THE TASK
Please give the number of lines in the material below that contain "sample", without further comment.

··········

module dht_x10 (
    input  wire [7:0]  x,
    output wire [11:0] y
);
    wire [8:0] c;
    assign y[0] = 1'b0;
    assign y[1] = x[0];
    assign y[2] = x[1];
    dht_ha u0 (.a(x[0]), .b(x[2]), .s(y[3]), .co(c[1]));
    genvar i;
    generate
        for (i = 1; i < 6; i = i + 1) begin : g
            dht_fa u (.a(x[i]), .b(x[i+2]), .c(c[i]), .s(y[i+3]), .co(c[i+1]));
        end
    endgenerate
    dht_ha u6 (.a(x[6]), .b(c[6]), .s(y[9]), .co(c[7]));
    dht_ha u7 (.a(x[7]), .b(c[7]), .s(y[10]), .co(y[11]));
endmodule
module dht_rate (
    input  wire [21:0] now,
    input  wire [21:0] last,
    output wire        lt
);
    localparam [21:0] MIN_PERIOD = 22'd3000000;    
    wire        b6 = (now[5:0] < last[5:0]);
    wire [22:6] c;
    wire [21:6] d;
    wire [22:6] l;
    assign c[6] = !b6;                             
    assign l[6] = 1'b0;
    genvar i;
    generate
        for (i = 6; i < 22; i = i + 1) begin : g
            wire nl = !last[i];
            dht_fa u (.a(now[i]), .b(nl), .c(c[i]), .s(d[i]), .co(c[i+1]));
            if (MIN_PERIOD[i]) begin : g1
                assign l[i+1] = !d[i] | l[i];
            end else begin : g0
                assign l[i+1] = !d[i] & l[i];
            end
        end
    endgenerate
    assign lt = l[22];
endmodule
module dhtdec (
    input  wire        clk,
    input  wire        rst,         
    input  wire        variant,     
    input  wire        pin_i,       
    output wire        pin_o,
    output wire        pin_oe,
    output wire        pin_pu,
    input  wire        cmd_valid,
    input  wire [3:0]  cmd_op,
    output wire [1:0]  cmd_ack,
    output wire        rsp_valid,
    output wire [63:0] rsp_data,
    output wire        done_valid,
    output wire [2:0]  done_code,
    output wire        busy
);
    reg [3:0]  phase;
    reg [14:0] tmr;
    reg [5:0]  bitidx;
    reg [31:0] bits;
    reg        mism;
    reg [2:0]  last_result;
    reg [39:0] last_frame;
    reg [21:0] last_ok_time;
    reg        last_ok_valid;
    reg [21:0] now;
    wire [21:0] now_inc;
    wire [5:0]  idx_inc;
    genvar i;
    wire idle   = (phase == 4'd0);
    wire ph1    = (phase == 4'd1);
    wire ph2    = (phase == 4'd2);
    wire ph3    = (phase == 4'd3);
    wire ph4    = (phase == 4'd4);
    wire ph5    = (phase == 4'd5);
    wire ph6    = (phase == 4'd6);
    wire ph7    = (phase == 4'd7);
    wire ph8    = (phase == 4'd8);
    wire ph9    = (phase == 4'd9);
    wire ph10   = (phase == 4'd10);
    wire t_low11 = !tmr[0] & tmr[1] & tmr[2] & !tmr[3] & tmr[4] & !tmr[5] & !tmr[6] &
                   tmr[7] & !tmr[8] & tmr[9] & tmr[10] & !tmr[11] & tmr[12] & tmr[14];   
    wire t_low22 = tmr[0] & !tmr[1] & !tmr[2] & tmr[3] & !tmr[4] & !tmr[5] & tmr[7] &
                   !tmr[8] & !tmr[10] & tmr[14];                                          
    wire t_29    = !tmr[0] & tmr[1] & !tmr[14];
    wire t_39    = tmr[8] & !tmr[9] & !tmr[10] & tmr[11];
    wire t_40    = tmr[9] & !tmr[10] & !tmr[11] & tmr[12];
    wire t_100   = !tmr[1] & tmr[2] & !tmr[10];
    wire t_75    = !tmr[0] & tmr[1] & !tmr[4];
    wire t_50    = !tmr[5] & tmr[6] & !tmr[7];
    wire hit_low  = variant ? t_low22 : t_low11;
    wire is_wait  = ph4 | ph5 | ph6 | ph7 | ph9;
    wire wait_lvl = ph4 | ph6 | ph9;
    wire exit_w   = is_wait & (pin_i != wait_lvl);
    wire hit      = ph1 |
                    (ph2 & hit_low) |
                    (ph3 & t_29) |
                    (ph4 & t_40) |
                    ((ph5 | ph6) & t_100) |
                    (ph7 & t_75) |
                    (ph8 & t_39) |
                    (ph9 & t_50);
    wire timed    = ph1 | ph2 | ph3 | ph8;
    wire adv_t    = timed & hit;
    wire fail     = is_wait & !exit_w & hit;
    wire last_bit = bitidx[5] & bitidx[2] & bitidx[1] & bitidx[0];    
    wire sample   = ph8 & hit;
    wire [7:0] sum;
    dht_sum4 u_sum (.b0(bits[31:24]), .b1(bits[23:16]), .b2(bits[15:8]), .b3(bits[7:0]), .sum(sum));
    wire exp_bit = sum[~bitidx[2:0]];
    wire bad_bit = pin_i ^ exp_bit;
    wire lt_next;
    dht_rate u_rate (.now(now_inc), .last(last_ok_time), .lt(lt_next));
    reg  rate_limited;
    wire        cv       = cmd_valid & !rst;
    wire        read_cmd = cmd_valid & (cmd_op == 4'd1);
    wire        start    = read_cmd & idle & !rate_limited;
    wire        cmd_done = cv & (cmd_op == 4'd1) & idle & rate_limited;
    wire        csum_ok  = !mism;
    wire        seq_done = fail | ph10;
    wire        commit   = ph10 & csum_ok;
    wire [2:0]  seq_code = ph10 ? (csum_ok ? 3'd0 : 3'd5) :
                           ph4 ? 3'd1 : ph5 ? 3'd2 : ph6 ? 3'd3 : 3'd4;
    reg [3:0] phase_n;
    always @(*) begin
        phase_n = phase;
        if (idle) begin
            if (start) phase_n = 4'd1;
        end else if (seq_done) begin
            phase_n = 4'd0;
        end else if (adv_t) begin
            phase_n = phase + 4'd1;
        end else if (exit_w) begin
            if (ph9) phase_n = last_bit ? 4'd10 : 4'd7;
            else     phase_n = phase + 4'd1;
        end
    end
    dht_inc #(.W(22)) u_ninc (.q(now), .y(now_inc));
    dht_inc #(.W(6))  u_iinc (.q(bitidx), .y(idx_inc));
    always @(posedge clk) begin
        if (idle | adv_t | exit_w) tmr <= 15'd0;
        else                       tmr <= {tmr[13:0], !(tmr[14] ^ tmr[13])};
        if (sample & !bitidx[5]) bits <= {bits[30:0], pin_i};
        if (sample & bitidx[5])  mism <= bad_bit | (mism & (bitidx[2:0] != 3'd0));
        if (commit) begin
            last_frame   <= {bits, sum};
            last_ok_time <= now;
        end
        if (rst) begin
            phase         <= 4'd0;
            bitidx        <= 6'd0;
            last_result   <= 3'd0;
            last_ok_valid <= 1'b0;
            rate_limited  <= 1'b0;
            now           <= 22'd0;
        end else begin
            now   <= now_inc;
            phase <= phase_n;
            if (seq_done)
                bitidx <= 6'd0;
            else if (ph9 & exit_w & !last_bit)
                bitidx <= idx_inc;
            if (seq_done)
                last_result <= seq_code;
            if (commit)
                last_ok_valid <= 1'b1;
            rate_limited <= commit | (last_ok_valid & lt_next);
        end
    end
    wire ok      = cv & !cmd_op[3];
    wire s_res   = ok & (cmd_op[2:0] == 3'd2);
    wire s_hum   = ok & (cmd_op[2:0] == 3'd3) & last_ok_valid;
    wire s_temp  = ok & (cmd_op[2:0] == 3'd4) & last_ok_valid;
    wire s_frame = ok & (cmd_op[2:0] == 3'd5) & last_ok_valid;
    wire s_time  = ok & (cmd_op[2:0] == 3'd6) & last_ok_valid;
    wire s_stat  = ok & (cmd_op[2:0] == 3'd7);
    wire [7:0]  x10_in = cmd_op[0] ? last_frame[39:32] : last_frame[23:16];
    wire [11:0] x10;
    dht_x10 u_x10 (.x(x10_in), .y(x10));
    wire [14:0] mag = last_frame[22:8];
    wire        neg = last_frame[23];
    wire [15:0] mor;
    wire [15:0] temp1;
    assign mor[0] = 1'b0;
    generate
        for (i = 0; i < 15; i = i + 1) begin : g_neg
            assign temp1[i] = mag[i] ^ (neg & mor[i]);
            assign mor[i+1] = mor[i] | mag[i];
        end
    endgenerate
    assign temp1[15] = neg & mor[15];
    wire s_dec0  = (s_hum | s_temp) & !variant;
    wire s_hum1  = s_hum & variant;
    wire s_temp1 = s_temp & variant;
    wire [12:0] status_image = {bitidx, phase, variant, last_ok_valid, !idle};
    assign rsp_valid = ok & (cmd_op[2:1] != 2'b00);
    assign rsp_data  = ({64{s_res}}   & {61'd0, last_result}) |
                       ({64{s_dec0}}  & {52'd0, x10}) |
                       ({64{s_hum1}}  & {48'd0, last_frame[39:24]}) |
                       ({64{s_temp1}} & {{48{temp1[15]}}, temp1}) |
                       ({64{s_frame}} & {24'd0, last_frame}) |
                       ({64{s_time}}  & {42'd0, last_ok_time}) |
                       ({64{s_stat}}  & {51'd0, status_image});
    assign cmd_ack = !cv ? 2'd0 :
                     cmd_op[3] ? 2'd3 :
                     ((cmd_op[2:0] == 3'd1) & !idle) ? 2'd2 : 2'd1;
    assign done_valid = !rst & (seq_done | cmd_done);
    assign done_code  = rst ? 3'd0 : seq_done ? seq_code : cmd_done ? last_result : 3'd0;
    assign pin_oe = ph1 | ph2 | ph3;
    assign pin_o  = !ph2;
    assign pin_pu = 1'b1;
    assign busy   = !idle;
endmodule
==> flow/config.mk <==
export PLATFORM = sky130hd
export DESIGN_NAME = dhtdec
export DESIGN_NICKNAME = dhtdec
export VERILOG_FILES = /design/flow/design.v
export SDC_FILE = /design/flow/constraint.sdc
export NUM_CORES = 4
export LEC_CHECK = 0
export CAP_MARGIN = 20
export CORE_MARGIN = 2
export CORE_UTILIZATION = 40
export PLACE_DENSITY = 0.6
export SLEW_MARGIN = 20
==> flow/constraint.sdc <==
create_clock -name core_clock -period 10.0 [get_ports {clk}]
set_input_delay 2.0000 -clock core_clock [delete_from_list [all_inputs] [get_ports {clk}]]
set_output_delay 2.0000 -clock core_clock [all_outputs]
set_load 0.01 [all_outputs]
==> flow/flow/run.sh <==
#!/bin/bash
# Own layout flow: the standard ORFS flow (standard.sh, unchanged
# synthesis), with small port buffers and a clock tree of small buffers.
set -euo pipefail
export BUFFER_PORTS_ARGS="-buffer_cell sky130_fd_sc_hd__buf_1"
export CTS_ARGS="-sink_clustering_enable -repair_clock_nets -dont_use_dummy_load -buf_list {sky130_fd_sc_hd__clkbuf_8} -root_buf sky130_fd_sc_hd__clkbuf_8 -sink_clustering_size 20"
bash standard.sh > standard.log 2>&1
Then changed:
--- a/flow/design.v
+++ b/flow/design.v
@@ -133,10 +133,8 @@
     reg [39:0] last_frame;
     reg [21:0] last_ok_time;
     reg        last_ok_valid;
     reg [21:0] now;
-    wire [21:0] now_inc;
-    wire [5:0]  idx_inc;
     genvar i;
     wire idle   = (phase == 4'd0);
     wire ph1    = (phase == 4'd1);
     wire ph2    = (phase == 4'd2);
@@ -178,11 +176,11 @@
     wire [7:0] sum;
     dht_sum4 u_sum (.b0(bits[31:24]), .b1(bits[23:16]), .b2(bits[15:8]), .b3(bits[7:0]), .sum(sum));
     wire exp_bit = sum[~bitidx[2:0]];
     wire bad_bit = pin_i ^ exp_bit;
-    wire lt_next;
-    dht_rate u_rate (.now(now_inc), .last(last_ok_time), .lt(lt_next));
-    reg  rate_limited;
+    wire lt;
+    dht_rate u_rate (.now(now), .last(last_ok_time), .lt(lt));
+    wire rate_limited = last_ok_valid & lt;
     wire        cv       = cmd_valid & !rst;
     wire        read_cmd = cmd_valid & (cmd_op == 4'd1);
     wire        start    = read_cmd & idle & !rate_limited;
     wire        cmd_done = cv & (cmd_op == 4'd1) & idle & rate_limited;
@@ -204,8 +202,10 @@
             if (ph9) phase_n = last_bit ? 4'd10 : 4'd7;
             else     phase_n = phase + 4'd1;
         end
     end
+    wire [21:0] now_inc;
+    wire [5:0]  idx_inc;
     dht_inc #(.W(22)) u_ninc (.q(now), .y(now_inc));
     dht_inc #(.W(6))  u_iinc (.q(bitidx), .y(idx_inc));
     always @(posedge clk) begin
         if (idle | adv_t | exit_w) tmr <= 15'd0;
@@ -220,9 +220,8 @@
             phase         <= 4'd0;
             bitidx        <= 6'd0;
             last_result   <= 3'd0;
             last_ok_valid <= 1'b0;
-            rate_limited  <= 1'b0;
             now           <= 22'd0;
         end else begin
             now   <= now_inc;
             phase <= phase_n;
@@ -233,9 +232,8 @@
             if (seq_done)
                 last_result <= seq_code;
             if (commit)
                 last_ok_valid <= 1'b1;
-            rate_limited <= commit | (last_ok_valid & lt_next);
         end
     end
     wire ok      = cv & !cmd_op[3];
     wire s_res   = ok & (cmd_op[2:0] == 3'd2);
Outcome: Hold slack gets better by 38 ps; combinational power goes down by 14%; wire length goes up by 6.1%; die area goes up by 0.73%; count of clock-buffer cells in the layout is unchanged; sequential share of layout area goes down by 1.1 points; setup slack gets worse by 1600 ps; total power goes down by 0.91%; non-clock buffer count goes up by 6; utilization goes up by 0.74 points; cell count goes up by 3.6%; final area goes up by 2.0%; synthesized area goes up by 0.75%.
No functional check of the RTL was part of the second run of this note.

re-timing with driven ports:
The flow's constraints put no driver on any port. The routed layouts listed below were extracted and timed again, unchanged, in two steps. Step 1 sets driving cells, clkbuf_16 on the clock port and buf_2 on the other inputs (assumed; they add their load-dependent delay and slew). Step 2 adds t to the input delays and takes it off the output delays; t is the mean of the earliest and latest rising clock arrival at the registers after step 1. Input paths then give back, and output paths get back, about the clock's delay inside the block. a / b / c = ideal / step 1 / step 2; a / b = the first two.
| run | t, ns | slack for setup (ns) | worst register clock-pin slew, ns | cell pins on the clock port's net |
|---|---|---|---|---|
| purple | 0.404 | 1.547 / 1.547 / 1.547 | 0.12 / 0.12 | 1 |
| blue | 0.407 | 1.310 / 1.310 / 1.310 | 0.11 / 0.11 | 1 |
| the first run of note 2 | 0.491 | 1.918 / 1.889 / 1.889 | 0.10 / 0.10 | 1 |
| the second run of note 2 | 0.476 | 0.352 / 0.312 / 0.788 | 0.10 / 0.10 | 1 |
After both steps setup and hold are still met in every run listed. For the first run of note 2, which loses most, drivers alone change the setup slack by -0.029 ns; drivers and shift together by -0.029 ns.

··········

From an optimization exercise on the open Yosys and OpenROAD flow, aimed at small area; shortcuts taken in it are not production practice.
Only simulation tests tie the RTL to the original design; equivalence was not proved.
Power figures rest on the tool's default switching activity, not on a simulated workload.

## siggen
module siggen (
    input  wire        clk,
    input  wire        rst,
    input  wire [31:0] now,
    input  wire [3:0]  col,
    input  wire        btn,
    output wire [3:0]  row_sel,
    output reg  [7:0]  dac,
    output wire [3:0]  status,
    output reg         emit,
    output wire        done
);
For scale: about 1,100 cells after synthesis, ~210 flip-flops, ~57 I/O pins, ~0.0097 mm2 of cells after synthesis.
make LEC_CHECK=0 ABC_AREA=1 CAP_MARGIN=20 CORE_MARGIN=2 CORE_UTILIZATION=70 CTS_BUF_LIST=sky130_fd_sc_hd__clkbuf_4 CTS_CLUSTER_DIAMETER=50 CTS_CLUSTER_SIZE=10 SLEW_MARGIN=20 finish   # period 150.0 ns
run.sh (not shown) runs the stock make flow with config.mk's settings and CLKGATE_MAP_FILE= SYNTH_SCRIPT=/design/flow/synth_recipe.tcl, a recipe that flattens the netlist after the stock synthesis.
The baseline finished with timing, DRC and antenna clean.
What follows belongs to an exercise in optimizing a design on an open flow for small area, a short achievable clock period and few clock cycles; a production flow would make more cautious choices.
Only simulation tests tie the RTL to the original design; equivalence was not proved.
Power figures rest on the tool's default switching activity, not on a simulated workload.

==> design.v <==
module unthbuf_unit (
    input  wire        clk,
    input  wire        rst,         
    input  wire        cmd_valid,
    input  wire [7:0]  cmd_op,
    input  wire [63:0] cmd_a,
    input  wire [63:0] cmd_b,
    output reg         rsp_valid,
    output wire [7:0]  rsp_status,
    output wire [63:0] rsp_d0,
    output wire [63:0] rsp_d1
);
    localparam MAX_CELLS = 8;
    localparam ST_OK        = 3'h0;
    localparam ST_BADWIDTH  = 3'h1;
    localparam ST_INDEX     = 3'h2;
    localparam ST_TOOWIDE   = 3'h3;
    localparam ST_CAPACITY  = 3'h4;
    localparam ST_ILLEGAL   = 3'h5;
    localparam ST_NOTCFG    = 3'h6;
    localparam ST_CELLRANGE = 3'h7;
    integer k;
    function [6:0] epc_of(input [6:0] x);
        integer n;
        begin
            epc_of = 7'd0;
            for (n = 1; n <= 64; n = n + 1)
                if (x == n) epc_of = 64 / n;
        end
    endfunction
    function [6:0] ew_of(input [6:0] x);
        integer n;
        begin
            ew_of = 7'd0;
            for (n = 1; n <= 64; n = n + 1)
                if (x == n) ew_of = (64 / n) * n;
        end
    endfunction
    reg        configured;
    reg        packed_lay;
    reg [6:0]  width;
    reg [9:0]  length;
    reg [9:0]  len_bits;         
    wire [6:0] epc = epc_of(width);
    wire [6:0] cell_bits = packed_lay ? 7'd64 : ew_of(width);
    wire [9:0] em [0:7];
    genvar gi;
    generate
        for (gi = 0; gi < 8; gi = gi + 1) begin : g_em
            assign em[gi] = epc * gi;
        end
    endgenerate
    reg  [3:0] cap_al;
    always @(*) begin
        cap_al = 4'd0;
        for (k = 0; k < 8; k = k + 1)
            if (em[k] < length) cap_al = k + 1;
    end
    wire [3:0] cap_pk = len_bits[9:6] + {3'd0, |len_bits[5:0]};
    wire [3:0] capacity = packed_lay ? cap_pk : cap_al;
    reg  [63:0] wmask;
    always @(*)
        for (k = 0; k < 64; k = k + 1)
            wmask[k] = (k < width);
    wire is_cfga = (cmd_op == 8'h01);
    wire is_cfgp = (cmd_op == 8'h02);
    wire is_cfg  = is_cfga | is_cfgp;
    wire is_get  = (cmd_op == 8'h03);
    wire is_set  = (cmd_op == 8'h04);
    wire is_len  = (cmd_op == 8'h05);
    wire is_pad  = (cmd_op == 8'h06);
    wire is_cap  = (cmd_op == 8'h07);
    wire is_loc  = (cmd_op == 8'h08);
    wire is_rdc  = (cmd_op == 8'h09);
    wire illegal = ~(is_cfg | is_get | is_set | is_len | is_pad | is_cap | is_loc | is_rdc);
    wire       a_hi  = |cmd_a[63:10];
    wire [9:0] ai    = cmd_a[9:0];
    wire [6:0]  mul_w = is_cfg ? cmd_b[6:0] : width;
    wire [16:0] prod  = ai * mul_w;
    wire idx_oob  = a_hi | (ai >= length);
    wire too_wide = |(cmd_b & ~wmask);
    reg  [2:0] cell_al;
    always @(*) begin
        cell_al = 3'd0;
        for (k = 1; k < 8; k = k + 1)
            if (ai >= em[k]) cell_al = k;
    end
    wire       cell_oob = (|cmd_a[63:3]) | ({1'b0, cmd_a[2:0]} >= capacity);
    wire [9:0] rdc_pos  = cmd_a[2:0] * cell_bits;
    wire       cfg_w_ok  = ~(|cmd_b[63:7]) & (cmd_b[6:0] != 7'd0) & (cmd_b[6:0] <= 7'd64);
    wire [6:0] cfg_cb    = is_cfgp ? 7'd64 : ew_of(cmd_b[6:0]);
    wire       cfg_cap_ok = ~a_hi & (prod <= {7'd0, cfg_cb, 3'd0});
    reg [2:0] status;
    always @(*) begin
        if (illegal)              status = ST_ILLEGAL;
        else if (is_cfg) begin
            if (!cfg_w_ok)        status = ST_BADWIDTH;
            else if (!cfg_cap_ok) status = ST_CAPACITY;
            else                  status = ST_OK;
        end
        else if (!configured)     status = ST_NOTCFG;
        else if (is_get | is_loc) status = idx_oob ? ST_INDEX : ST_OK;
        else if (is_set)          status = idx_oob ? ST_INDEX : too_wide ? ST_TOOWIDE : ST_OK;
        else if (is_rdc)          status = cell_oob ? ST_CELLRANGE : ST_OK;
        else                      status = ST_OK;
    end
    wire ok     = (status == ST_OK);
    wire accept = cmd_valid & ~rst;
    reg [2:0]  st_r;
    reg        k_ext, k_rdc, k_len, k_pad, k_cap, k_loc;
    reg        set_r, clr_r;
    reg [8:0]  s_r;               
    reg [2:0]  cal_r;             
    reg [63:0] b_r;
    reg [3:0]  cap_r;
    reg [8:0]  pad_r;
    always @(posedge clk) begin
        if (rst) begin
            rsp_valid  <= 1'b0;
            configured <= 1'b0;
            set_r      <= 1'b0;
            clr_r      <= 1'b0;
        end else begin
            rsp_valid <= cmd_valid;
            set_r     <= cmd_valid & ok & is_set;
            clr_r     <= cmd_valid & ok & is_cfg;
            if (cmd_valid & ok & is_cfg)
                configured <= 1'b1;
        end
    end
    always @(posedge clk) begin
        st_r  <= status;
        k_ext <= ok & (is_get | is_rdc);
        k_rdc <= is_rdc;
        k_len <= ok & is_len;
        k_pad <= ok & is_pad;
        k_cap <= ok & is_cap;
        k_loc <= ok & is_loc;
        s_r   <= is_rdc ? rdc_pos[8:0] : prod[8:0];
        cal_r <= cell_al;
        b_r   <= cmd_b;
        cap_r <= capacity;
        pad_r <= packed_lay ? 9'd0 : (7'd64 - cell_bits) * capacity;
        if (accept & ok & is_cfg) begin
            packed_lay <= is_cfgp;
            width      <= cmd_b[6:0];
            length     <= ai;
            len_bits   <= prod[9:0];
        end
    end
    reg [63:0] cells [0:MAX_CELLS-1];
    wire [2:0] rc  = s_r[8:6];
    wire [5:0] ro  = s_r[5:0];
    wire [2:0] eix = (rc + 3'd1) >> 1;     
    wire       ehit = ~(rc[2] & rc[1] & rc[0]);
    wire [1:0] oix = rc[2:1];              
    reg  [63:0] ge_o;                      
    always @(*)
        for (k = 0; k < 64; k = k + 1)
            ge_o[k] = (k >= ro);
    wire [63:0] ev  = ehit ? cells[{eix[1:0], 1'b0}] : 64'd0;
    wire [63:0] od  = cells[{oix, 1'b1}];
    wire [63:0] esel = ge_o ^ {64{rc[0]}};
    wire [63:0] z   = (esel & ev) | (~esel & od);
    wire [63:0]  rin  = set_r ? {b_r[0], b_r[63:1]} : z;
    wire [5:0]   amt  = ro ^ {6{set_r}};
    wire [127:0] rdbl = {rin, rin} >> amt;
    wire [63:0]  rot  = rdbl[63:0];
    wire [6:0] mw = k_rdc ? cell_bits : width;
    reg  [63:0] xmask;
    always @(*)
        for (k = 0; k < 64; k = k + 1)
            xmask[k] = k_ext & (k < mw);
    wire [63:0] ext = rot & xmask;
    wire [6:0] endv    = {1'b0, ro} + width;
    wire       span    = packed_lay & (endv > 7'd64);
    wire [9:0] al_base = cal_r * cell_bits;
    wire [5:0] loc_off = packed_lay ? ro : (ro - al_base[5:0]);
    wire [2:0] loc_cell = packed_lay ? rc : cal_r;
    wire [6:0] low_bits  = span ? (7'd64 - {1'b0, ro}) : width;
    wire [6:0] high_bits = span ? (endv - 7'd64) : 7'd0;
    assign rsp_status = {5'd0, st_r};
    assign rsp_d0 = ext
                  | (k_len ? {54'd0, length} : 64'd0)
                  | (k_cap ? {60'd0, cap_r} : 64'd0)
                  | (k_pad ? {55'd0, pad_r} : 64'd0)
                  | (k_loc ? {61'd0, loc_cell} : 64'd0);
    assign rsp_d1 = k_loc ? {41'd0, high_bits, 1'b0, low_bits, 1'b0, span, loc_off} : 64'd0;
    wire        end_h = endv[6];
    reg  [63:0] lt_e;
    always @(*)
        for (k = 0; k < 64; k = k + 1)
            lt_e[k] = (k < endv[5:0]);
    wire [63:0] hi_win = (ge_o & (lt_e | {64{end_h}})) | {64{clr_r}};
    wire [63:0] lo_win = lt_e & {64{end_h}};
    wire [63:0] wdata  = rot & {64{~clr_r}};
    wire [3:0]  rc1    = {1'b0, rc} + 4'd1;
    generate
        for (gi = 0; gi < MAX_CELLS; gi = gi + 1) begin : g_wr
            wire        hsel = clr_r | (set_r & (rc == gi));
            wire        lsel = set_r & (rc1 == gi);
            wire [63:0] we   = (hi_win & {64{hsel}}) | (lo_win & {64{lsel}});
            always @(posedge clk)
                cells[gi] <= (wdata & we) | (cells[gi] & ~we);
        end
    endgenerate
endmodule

··········

EXERCISE OUTPUT
3